Regions with significant populations
- Tehran, West Azerbaijan Province (Urmia, Salmas)

Languages
- Neo-Aramaic and Persian

Religion
- Syriac Christianity

= Assyrians in Iran =

Ethnic Group in Iran

Assyrians in Iran (ܣܘܪ̈ܝܐ ܕܐܝܼܪܵܢ; آشوریان ایران), or Iranian Assyrians, are an ethnic and linguistic minority in present-day Iran. The Assyrians of Iran speak Assyrian Neo-Aramaic, a neo-Aramaic language descended from the eastern dialects of the old Aramaic language with elements of Akkadian, and are Eastern Rite Christians belonging mostly to the Assyrian Church of the East and also to the Ancient Church of the East, Assyrian Pentecostal Church, Chaldean Catholic Church and Assyrian Evangelical Church.

They share a common history and ethnic identity, rooted in shared linguistic, cultural and religious traditions, with Assyrians in Iraq, Assyrians in Turkey and Assyrians in Syria, as well as with the Assyrian diaspora.

The Assyrian community in Iran numbered approximately 200,000 prior to the Islamic Revolution of 1979. In 1987, there were an estimated 50,000 Assyrians living in Tehran.
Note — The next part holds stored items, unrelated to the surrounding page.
Background: an optimization exercise with open tools, aiming at small area, a short achievable clock period and few clock cycles per item. Do not read the settings as production practice. Only simulation tests tie the RTL to the original design; equivalence was not proved.

Setup of harbor:
==> flow/design.v (excerpt) <==
module arr_multiplier_pipe #(
  parameter int INPUT_BIT_SIZE = 32,
  parameter int STAGES         = 4
) (
  input  logic                          Clk,
  input  logic                          Reset,
  input  logic                          InValid,
  output logic                          InReady,
  input  logic [INPUT_BIT_SIZE-1:0]     InA,
  input  logic [INPUT_BIT_SIZE-1:0]     InB,
  input  logic                          Signed,
  output logic                          OutValid,
  input  logic                          OutReady,
  output logic [2*INPUT_BIT_SIZE-1:0]   Out
);
clock: 24.0 ns
lec_check: 0
abc_area: 1
cap_margin: 20
core_margin: 2
core_utilization: 40
slew_margin: 20
synth_hierarchical: 1
synth_minimum_keep_size: 0
run.sh (not shown) runs the stock make flow with config.mk's settings and CLKGATE_MAP_FILE= SYNTH_SCRIPT=/design/flow/synth_recipe.tcl, a recipe that flattens the netlist after the stock synthesis.
harbor completed; timing, DRC and antenna clean
Testbench counts of harbor, summed over its fixed seeds: cycles 12,024, items 12,000.
Edits applied to the flow inputs when going from harbor to ember:
==> flow/flow/run.sh (new file) <==
#!/bin/bash
# The standard layout, with two changes to how it is made:
#  - the input and output ports get sky130_fd_sc_hd__buf_2 buffers instead of the
#    buffer the resizer picks on its own (a slow delay cell);
#  - the resizer's timing repair aims for SETUP_SLACK_MARGIN ns of setup slack, so it
#    works on the paths that set the achieved period, not only on violations.
# The clock period, SDC and every other setting are the standard flow's.
set -euo pipefail
export SETUP_SLACK_MARGIN=${SETUP_SLACK_MARGIN_OVERRIDE:-18.0}
export BUFFER_PORTS_ARGS="-buffer_cell sky130_fd_sc_hd__buf_2"
bash standard.sh > standard.log 2>&1
==> flow/standard.sh (new file) <==
#!/bin/bash
# synth_recipe.tcl (not shown) runs the flow's synth.tcl, then flattens the netlist and writes it again
# the make line also repeats each setting of config.mk as NAME=value (left out here)
make -C /OpenROAD-flow-scripts/flow DESIGN_CONFIG=/design/flow/config.mk WORK_HOME=/design/flow/orfs CLKGATE_MAP_FILE= SYNTH_SCRIPT=/design/flow/synth_recipe.tcl "${@:-finish}"
removed: flow/run.sh
Results
Delta (ember minus harbor): core occupancy in the finished layout fell by 0.60 points, final cell count without fillers rose by about 0.4%, clock buffer count rose by 3, design area fell by about 1.3%.
Of ember and harbor, the run reporting the lower slew of the pin with the lowest slew margin was ember.
Taking harbor as the reference point, the routed wire length of ember falls by 4000 µm.
Compared with harbor, ember shows a portion of the clock cycle consumed by the worst path in the final layout that is 4.3 points lower.
The lower number of vias in the routed layout of ember and harbor is in ember.
| minimum setup slack after placement | ember vs harbor | 0.25 ns higher |


arr_multiplier_pipe, a different RTL version from the one above (not shown whole).
Size in the first run: ~290 flip-flops, about 31,000 µm² of cells after synthesis.
Settings: LEC_CHECK=0, ABC_AREA=1, CAP_MARGIN=20, CORE_MARGIN=2, CORE_UTILIZATION=40, CTS_CLUSTER_DIAMETER=100, CTS_CLUSTER_SIZE=25, SLEW_MARGIN=20, SYNTH_HIERARCHICAL=1, SYNTH_MINIMUM_KEEP_SIZE=0; clock period 24.0 ns.
standard.sh (not shown) runs the stock make flow with config.mk's settings and CLKGATE_MAP_FILE= SYNTH_SCRIPT=/design/flow/synth_recipe.tcl, a recipe that flattens the netlist after the stock synthesis.
==> flow/flow/run.sh <==
#!/bin/bash
# The standard layout (standard.sh), with three changes to how it is made:
#  - the input and output ports get sky130_fd_sc_hd__buf_2 buffers instead of the
#    buffer the resizer picks on its own (a slow delay cell);
#  - the resizer's timing repair aims for SETUP_SLACK_MARGIN ns of setup slack, so it
#    works on the paths that set the achieved period, not only on violations;
#  - clock tree synthesis adds no dummy loads (same clustering as config.mk).
# The clock period, SDC and every other setting are the standard flow's. The make output goes to
# standard.log; each ORFS step keeps its own log under orfs/logs/.
set -euo pipefail
export SETUP_SLACK_MARGIN=18.0
export BUFFER_PORTS_ARGS="-buffer_cell sky130_fd_sc_hd__buf_2"
export CTS_ARGS="-sink_clustering_enable -repair_clock_nets -dont_use_dummy_load -sink_clustering_size 25 -sink_clustering_max_diameter 100"
bash standard.sh > standard.log 2>&1
The baseline completed with no timing, DRC or antenna violations.
Testbench counts at the start, summed over its fixed seeds: cycles 12,024, items 12,000.
Edit:
Settings changed: CORE_UTILIZATION 40 to 50, GPL_TIMING_DRIVEN from default to 0, PLACE_DENSITY from default to 0.65.
Cell count shrinks by 0.84%.
Count of clock-buffer cells in the layout shrinks by 2.
Worst setup slack improved by 0.068 ns.
Die area shrinks by 20%.
First-iteration DRC count grows by 24%.
Routed wire length grows by 16%.
Via count grows by 5.9%.
Register-to-register slack got worse by 0.09 ns.
Hold slack improved by 0.0043 ns.
Critical path depth does not change.
Edit:
Settings changed: CORE_UTILIZATION 50 to 45, GPL_TIMING_DRIVEN 0 to default, PLACE_DENSITY 0.65 to 0.6.
Setup slack improves by 0.034 ns.
Via count shrinks by 5.7%.
First-iteration DRC count shrinks by 5.1%.
Die area grows by 11%.
Edit:
==> flow/flow/run.sh (replaced) <==
#!/bin/bash
# The standard layout, with two changes to how it is made:
#  - the input and output ports get sky130_fd_sc_hd__buf_2 buffers instead of the
#    buffer the resizer picks on its own (a slow delay cell);
#  - the resizer's timing repair aims for SETUP_SLACK_MARGIN ns of setup slack, so it
#    works on the paths that set the achieved period, not only on violations.
# The clock period, SDC and every other setting are the standard flow's.
set -euo pipefail
export SETUP_SLACK_MARGIN=${SETUP_SLACK_MARGIN_OVERRIDE:-18.0}
export BUFFER_PORTS_ARGS="-buffer_cell sky130_fd_sc_hd__buf_2"
export CTS_ARGS="-sink_clustering_enable -repair_clock_nets -dont_use_dummy_load -sink_clustering_size 25 -sink_clustering_max_diameter 100"
bash standard.sh > standard.log 2>&1
Settings changed: CORE_UTILIZATION 45 to 40, PLACE_DENSITY 0.6 to default.
Effect: Setup slack is worse by 0.10 ns; count of clock-buffer cells in the layout increases by 1; final area increases slightly.

## separate check: timing with driven ports
No port has a modelled driver above. Below, the same layouts with a new extraction and two added sets of constraints.
Step 1 assumes that a clkbuf_16 drives the clock port and a buf_2 every other input.
Step 2 adds t to the input delays and takes it off the output delays; t is the mean of the earliest and latest rising clock arrival at the registers after step 1. Input paths then give back, and output paths get back, about the clock's delay inside the block.
a / b / c = no drivers / after step 1 / after step 2; a / b = the first two.
run | t (ns) | setup slack, ns | worst hold slack (ns)
harbor | 0.641 | 16.873 / 16.803 / 17.445 | 0.450 / 0.450 / 0.450
ember | 0.632 | 17.908 / 17.840 / 17.886 | 0.449 / 0.449 / 0.449
the first run of note 2 | 0.627 | 17.979 / 17.913 / 17.670 | 0.450 / 0.450 / 0.450
the second run of note 2 | 0.593 | 18.047 / 17.982 / 17.779 | 0.455 / 0.455 / 0.455
the third run of note 2 | 0.596 | 18.081 / 18.018 / 17.713 | 0.456 / 0.456 / 0.456
the fourth run of note 2 | 0.627 | 17.979 / 17.913 / 17.670 | 0.450 / 0.450 / 0.450
After both steps setup and hold are still met in every run listed. For the third run of note 2, which loses most, drivers alone change the setup slack by -0.063 ns; drivers and shift together by -0.368 ns.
However, after the revolution many Assyrians left the country, primarily for the United States; the 1996 Iranian census counted only 32,000 Assyrians. Current estimates of the Assyrian population in Iran consist of 7,000 combined members of the Assyrian Church of the East and Chaldean Catholic Church in addition to less than 10,000 members of the Assyrian Evangelical Church.

The Iranian capital, Tehran, is home to the majority of Iranian Assyrians; however, approximately 15,000 Assyrians reside in northern Iran, in Urmia and various Assyrian villages in the surrounding area. To note among the Assyrian diaspora, the Assyrians residing in California and Russia tend to be originally from Iran.

The Constitution of the Islamic Republic of Iran, ratified in 1979, recognizes Assyrians as a religious minority and ethnic minority and reserves for them one seat in the Islamic Consultative Assembly, the Iranian parliament. As of 2004, the seat was occupied by Yonathan Betkolia, who was elected in 2000 and reelected in the 2004 legislative election.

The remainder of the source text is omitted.